Task details >> Check each line of the entries. Copy the ones that contain the string "stage".

───── Data in this exercise

--- src/rtl/core/chunked_bit_field_reader_core.sv ---
// Top level of the chunked bit field reader: front end, command queue, back end.
// Depends on cbfr_pkg, cbfr_front, cbfr_cmd_fifo and cbfr_back.
//
// Each input word either loads a chunk of 1 to 4 bytes into a QUEUE_DEPTH-entry chunk
// memory or reads a field of up to 32 bits; every word gives exactly one result word.
// A two-entry command queue keeps taking input words until full, while the back end
// works or a result waits on m_tready. In the back end a load, a bad count or a zero
// count is answered from the idle state. A read steps through BK_RUN, BK_LOAD for each
// chunk fetched, BK_DRAIN and BK_FIX: the segment shifter handles one chunk per cycle
// while no fetch is pending, and each fetch waits on the registered read port of the
// chunk memory. The chunk memory needs no clearing after reset; a fill count guards it.
module chunked_bit_field_reader_core
    import cbfr_pkg::*;
#(
    parameter int QUEUE_DEPTH = 8
)
(
    input  logic                 clk,
    input  logic                 rst_n,
    input  logic                 cfg_we,
    input  logic [SIZE_W-1:0]    cfg_wdata,     // chunk_bytes
    input  logic                 s_tvalid,
    output logic                 s_tready,
    input  logic [S_TDATA_W-1:0] s_tdata,       // chunk_data, bit_count, take_low_end, first_bit_lowest
    input  logic [S_TUSER_W-1:0] s_tuser,       // opcode
    output logic                 m_tvalid,
    input  logic                 m_tready,
    output logic [M_TDATA_W-1:0] m_tdata,       // field_value
    output logic [M_TUSER_W-1:0] m_tuser        // status
);

    cmd_t front_cmd;
    cmd_t head_cmd;
    logic fifo_full;
    logic cmd_valid;
    logic cmd_pop;

    cbfr_front u_front (
        .clk       (clk),
        .rst_n     (rst_n),
        .cfg_we    (cfg_we),
        .cfg_wdata (cfg_wdata),
        .s_tdata   (s_tdata),
        .s_tuser   (s_tuser),
        .cmd       (front_cmd)
    );

    cbfr_cmd_fifo u_cmd_fifo (
        .clk      (clk),
        .rst_n    (rst_n),
        .push     (s_tvalid),
        .push_cmd (front_cmd),
        .full     (fifo_full),
        .pop      (cmd_pop),
        .avail    (cmd_valid),
        .head_cmd (head_cmd)
    );

    cbfr_back #(
        .QUEUE_DEPTH (QUEUE_DEPTH)
    ) u_back (
        .clk       (clk),
        .rst_n     (rst_n),
        .cmd_valid (cmd_valid),
        .cmd       (head_cmd),
        .cmd_pop   (cmd_pop),
        .m_tvalid  (m_tvalid),
        .m_tready  (m_tready),
        .m_tdata   (m_tdata),
        .m_tuser   (m_tuser)
    );

    assign s_tready = !fifo_full;

    a_pop_needs_free_output: assert property (@(posedge clk) disable iff (!rst_n)
        cmd_pop |-> !m_tvalid)
        else $error("command taken while a result is still pending");

    a_short_cmd_result: assert property (@(posedge clk) disable iff (!rst_n)
        cmd_pop && (head_cmd.kind != KIND_READ) |=> m_tvalid)
        else $error("load or rejected read gave no result in the next cycle");

    a_full_means_pending: assert property (@(posedge clk) disable iff (!rst_n)
        !s_tready |-> cmd_valid)
        else $error("input stalled with an empty command queue");

endmodule
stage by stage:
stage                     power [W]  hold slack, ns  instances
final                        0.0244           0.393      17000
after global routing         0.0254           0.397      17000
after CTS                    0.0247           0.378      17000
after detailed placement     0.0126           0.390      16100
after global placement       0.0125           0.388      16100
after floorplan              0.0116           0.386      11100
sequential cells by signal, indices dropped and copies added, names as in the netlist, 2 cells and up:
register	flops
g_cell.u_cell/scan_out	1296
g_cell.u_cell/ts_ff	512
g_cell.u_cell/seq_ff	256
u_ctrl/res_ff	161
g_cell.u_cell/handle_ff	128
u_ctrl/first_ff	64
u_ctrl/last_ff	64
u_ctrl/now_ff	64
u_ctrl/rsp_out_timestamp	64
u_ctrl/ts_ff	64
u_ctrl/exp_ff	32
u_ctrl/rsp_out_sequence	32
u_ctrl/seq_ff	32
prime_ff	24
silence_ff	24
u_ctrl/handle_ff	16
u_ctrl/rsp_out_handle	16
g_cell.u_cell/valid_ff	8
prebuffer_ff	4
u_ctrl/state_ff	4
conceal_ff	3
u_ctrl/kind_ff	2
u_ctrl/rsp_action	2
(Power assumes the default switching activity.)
$ cat src/sv/lsd_pkg.sv
package lsd_pkg;

  typedef enum logic [1:0] {
    ST_IDLE,
    ST_SEARCH,
    ST_UPDATE
  } state_t;

  localparam logic REQ_PUSH   = 1'b0;
  localparam logic REQ_DELETE = 1'b1;

  localparam logic [1:0] STATUS_OK        = 2'd0;
  localparam logic [1:0] STATUS_EMPTY     = 2'd1;
  localparam logic [1:0] STATUS_NOT_FOUND = 2'd2;
  localparam logic [1:0] STATUS_FULL      = 2'd3;

  typedef struct packed {
    logic compare;
    logic push;
    logic shift;
  } cell_ctrl_t;

endpackage

$ cat src/sv/lsd_ctrl.sv
module lsd_ctrl #(
  parameter int DEPTH      = 128,
  parameter int DATA_WIDTH = 32,
  localparam int CNT_W     = $clog2(DEPTH + 1)
) (
  input  logic                  clk,
  input  logic                  rst,
  input  logic                  in_valid,
  output logic                  in_stall,
  input  logic                  req_type,
  input  logic signed [31:0]    item_value,
  output logic                  out_valid,
  input  logic                  out_stall,
  output logic [1:0]            status,
  output logic [7:0]            entry_count,
  output logic [7:0]            capacity,
  output lsd_pkg::cell_ctrl_t   cell_ctrl,
  input  logic                  found,
  output logic [CNT_W-1:0]      count,
  output logic [CNT_W-1:0]      cap,
  output logic [DATA_WIDTH-1:0] req_value
);

  localparam logic [CNT_W-1:0] DEPTH_C = CNT_W'(DEPTH);
  localparam logic [CNT_W:0]   DEPTH_W = (CNT_W + 1)'(DEPTH);

  lsd_pkg::state_t state, state_next;

  logic                  req_kind;
  logic                  advance;
  logic                  accept;
  logic                  commit;
  logic                  full;
  logic                  push_ok;
  logic                  del_ok;
  logic [CNT_W-1:0]      count_dec;
  logic [CNT_W:0]        cap_dbl;
  logic [CNT_W-1:0]      cap_grow;
  logic [CNT_W-1:0]      count_next;
  logic [CNT_W-1:0]      cap_next;
  logic [1:0]            status_next;
  logic [CNT_W+7:0]      count_ext;
  logic [CNT_W+7:0]      cap_ext;
  logic [DATA_WIDTH+31:0] value_ext;

  assign advance   = !out_valid || !out_stall;
  assign accept    = in_valid && !in_stall;
  assign commit    = (state == lsd_pkg::ST_UPDATE) && advance;
  assign value_ext = {{DATA_WIDTH{1'b0}}, item_value};

  always_comb begin
    state_next = state;
    unique case (state)
      lsd_pkg::ST_IDLE: begin
        if (in_valid) state_next = lsd_pkg::ST_SEARCH;
      end
      lsd_pkg::ST_SEARCH: begin
        state_next = lsd_pkg::ST_UPDATE;
      end
      lsd_pkg::ST_UPDATE: begin
        if (advance) begin
          state_next = in_valid ? lsd_pkg::ST_SEARCH : lsd_pkg::ST_IDLE;
        end
      end
      default: state_next = lsd_pkg::ST_IDLE;
    endcase
  end

  always_comb begin
    in_stall          = 1'b1;
    cell_ctrl.compare = 1'b0;
    cell_ctrl.push    = 1'b0;
    cell_ctrl.shift   = 1'b0;
    unique case (state)
      lsd_pkg::ST_IDLE: begin
        in_stall = 1'b0;
      end
      lsd_pkg::ST_SEARCH: begin
        cell_ctrl.compare = 1'b1;
      end
      lsd_pkg::ST_UPDATE: begin
        in_stall        = !advance;
        cell_ctrl.push  = advance && push_ok;
        cell_ctrl.shift = advance && del_ok;
      end
      default: ;
    endcase
  end

  // Result of the request held in the update state.
  always_comb begin
    full      = count == DEPTH_C;
    push_ok   = (req_kind == lsd_pkg::REQ_PUSH) && !full;
    del_ok    = (req_kind == lsd_pkg::REQ_DELETE) && (count != '0) && found;
    count_dec = count - 1'b1;
    cap_dbl   = {cap, 1'b0};

    if (cap == '0) begin
      cap_grow = CNT_W'(1);
    end else if (count >= cap) begin
      cap_grow = (cap_dbl > DEPTH_W) ? DEPTH_C : cap_dbl[CNT_W-1:0];
    end else begin
      cap_grow = cap;
    end

    count_next  = count;
    cap_next    = cap;
    status_next = lsd_pkg::STATUS_OK;
    if (req_kind == lsd_pkg::REQ_PUSH) begin
      if (full) begin
        status_next = lsd_pkg::STATUS_FULL;
      end else begin
        count_next = count + 1'b1;
        cap_next   = cap_grow;
      end
    end else if (count == '0) begin
      status_next = lsd_pkg::STATUS_EMPTY;
    end else if (!found) begin
      status_next = lsd_pkg::STATUS_NOT_FOUND;
    end else begin
      count_next = count_dec;
      if ({1'b0, cap} == {count_dec, 1'b0}) begin
        cap_next = cap >> 1;
      end
    end
  end

  assign count_ext = {8'd0, count_next};
  assign cap_ext   = {8'd0, cap_next};

  always_ff @(posedge clk) begin
    if (rst) begin
      state     <= lsd_pkg::ST_IDLE;
      count     <= '0;
      cap       <= '0;
      out_valid <= 1'b0;
    end else begin
      state <= state_next;
      if (commit) begin
        count     <= count_next;
        cap       <= cap_next;
        out_valid <= 1'b1;
      end else if (!out_stall) begin
        out_valid <= 1'b0;
      end
    end
  end

  always_ff @(posedge clk) begin
    if (accept) begin
      req_kind  <= req_type;
      req_value <= value_ext[DATA_WIDTH-1:0];
    end
    if (commit) begin
      status      <= status_next;
      entry_count <= count_ext[7:0];
      capacity    <= cap_ext[7:0];
    end
  end

endmodule
`src/sv/lsd_pkg.sv`:
```
package lsd_pkg;

  typedef enum logic [1:0] {
    ST_IDLE,
    ST_SEARCH,
    ST_UPDATE
  } state_t;

  localparam logic REQ_PUSH   = 1'b0;
  localparam logic REQ_DELETE = 1'b1;

  localparam logic [1:0] STATUS_OK        = 2'd0;
  localparam logic [1:0] STATUS_EMPTY     = 2'd1;
  localparam logic [1:0] STATUS_NOT_FOUND = 2'd2;
  localparam logic [1:0] STATUS_FULL      = 2'd3;

  typedef struct packed {
    logic compare;
    logic push;
    logic shift;
  } cell_ctrl_t;

endpackage

```
`src/sv/lsd_cell.sv`:
```
module lsd_cell #(
  parameter int DATA_WIDTH = 32,
  parameter int CNT_W      = 8,
  parameter int INDEX      = 0
) (
  input  logic                  clk,
  input  lsd_pkg::cell_ctrl_t   ctrl,
  input  logic [CNT_W-1:0]      count,
  input  logic [DATA_WIDTH-1:0] value,
  input  logic [DATA_WIDTH-1:0] upper_entry,
  input  logic                  above_in,
  output logic [DATA_WIDTH-1:0] entry,
  output logic                  above_out
);

  localparam logic [CNT_W-1:0] MY_INDEX = CNT_W'(INDEX);

  logic match;
  logic occupied;

  assign occupied  = MY_INDEX < count;
  assign above_out = above_in | match;

  always_ff @(posedge clk) begin
    if (ctrl.compare) begin
      match <= occupied && (entry == value);
    end
  end

  // A cell at or above the removed entry takes its upper neighbor's value.
  always_ff @(posedge clk) begin
    if (ctrl.push && (MY_INDEX == count)) begin
      entry <= value;
    end else if (ctrl.shift && !above_in) begin
      entry <= upper_entry;
    end
  end

endmodule

```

──────────

Task result >>
stage by stage:
stage                     power [W]  hold slack, ns  instances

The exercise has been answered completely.